### Task description
When the line with "inflight <= '0;" appears below, start repeating lines exactly, and keep going through the line with "pending <= pending_inc;"; add nothing outside that span.
Top of Given records
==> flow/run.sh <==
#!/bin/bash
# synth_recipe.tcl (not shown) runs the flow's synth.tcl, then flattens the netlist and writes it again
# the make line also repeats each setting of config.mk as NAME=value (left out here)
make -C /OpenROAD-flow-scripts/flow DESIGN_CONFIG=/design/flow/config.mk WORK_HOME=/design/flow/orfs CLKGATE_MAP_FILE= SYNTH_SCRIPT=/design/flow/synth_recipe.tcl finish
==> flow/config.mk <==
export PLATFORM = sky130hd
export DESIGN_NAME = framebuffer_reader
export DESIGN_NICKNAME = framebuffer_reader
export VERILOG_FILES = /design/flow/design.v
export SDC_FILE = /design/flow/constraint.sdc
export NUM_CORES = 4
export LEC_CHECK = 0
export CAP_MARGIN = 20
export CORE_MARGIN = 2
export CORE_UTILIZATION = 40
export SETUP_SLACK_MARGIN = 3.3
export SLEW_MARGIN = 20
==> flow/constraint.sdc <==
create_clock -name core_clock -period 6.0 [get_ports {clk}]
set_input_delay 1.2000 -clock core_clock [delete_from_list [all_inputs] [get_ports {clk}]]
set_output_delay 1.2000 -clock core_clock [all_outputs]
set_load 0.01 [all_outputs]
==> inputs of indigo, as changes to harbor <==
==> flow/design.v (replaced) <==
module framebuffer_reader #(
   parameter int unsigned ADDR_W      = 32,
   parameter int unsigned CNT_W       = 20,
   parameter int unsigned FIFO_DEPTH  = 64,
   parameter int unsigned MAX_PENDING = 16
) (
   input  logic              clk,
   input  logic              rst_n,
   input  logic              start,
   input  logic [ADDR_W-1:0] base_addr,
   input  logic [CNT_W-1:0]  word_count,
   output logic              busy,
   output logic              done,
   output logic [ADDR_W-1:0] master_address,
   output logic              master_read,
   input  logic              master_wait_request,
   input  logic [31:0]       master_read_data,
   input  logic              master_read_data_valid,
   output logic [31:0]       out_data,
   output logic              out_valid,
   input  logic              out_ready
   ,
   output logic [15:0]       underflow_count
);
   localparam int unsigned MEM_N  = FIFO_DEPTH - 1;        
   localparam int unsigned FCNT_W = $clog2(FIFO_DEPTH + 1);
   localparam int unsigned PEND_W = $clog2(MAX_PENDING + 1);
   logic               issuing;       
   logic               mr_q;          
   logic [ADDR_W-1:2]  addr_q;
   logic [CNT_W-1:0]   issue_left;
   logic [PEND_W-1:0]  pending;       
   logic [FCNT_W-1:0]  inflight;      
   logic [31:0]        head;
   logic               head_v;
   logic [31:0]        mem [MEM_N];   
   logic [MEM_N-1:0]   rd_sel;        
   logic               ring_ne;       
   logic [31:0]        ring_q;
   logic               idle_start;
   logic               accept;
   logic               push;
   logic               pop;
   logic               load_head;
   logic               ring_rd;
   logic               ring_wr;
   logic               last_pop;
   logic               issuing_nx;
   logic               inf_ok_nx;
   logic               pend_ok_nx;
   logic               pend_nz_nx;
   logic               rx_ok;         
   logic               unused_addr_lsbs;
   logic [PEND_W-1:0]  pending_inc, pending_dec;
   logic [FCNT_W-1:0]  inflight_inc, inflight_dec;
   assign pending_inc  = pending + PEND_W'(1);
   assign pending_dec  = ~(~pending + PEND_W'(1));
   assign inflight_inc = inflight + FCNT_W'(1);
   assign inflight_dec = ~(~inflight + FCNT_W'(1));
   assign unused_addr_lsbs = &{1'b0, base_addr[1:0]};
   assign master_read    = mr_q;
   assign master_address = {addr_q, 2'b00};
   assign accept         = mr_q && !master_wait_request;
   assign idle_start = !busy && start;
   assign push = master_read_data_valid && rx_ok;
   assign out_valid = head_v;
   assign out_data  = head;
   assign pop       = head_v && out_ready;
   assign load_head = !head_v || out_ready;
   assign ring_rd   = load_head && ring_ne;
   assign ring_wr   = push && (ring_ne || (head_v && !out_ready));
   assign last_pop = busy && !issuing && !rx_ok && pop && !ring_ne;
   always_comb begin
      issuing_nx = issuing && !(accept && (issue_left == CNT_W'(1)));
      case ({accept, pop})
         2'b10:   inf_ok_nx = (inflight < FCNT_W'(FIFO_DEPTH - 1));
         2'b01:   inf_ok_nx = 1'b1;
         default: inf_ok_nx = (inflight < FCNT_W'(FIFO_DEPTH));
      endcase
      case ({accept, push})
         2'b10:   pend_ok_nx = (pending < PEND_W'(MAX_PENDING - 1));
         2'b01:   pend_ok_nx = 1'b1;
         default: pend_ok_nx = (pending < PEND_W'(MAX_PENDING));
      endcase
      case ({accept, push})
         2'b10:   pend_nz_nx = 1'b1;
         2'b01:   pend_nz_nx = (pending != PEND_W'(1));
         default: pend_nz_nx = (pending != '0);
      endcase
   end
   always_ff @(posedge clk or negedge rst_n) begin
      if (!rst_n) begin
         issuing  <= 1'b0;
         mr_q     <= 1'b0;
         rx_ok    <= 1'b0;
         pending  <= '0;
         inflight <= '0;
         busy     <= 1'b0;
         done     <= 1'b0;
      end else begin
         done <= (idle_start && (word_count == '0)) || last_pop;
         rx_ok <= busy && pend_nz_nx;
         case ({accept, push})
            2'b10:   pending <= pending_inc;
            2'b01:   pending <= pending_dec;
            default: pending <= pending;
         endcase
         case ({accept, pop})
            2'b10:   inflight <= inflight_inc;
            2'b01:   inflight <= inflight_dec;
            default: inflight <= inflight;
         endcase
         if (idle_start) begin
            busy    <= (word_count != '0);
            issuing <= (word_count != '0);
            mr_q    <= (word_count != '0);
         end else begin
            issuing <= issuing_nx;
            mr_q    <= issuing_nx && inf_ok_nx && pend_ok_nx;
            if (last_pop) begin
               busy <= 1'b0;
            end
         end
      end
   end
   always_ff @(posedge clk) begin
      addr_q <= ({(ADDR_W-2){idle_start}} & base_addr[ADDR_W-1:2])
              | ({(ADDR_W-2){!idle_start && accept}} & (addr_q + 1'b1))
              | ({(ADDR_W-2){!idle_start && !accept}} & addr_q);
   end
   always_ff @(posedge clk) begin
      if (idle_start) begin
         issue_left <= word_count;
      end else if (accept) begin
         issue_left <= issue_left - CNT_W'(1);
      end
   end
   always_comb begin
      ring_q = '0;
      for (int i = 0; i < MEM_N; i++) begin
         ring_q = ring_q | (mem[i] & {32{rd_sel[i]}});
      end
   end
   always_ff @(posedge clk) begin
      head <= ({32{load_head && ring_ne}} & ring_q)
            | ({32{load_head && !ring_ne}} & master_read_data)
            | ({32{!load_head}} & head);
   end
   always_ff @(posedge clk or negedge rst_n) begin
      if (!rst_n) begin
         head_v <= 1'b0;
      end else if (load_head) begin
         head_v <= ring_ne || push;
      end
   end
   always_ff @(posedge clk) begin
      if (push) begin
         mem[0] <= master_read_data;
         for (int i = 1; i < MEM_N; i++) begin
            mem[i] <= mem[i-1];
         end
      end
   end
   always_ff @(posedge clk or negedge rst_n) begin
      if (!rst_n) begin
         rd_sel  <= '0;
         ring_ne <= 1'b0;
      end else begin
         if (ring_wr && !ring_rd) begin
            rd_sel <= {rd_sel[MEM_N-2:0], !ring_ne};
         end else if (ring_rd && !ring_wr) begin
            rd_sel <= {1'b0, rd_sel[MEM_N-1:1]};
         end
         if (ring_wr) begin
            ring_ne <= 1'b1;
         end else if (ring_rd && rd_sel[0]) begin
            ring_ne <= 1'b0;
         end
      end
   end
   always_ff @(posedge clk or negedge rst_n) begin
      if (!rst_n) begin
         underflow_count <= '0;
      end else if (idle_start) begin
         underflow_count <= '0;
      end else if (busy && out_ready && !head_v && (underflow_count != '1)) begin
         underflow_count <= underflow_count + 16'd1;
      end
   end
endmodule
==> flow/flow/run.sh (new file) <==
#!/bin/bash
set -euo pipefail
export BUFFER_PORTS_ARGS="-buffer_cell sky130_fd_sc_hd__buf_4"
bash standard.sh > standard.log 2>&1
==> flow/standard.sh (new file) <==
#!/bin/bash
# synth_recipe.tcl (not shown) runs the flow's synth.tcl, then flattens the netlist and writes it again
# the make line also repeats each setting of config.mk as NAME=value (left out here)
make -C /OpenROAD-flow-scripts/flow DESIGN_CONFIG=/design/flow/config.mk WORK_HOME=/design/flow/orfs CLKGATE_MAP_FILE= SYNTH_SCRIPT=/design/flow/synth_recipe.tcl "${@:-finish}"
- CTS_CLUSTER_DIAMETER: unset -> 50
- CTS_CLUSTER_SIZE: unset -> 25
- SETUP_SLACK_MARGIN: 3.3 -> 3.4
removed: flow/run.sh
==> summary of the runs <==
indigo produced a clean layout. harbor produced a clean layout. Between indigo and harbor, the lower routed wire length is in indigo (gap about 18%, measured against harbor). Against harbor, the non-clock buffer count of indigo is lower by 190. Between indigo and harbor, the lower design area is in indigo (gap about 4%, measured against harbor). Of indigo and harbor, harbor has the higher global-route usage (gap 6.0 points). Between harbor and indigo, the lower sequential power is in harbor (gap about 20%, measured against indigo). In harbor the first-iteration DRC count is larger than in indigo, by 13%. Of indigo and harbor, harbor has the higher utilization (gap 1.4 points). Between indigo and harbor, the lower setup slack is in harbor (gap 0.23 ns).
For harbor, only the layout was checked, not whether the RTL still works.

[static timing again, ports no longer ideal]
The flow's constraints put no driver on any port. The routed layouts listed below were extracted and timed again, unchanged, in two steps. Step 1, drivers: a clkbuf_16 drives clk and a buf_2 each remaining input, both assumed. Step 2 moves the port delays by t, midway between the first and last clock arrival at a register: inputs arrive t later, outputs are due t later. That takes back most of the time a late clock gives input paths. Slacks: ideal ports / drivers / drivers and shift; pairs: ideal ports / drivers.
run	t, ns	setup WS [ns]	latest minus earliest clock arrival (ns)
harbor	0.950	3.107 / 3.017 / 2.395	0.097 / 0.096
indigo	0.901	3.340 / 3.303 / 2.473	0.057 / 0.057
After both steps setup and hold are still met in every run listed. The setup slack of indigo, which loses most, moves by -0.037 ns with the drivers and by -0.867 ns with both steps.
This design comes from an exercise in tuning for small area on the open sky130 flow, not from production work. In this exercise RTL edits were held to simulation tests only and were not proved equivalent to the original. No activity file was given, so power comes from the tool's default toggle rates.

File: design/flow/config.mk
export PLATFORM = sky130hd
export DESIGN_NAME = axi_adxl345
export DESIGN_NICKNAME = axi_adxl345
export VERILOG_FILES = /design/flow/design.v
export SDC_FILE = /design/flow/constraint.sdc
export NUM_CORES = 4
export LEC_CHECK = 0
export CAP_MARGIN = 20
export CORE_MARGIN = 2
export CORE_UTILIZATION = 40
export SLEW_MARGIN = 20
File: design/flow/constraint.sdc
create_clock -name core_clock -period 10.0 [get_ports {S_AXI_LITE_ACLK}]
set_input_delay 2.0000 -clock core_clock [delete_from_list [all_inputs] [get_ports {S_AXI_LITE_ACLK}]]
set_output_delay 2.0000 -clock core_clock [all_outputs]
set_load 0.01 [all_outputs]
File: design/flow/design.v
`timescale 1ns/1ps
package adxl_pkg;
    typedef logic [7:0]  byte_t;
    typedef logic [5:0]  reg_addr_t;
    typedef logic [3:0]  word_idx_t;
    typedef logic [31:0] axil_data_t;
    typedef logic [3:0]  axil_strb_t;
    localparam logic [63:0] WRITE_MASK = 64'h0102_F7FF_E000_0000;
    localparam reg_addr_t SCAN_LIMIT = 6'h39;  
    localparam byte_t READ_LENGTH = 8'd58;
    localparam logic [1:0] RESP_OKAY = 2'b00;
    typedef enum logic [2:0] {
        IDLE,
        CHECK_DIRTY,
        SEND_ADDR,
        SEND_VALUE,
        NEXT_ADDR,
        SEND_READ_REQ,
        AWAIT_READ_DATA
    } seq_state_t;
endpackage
Bottom of Given records
### Exercise result
         inflight <= '0;
         busy     <= 1'b0;
         done     <= 1'b0;
      end else begin
         done <= (idle_start && (word_count == '0)) || last_pop;
         rx_ok <= busy && pend_nz_nx;
         case ({accept, push})
            2'b10:   pending <= pending_inc;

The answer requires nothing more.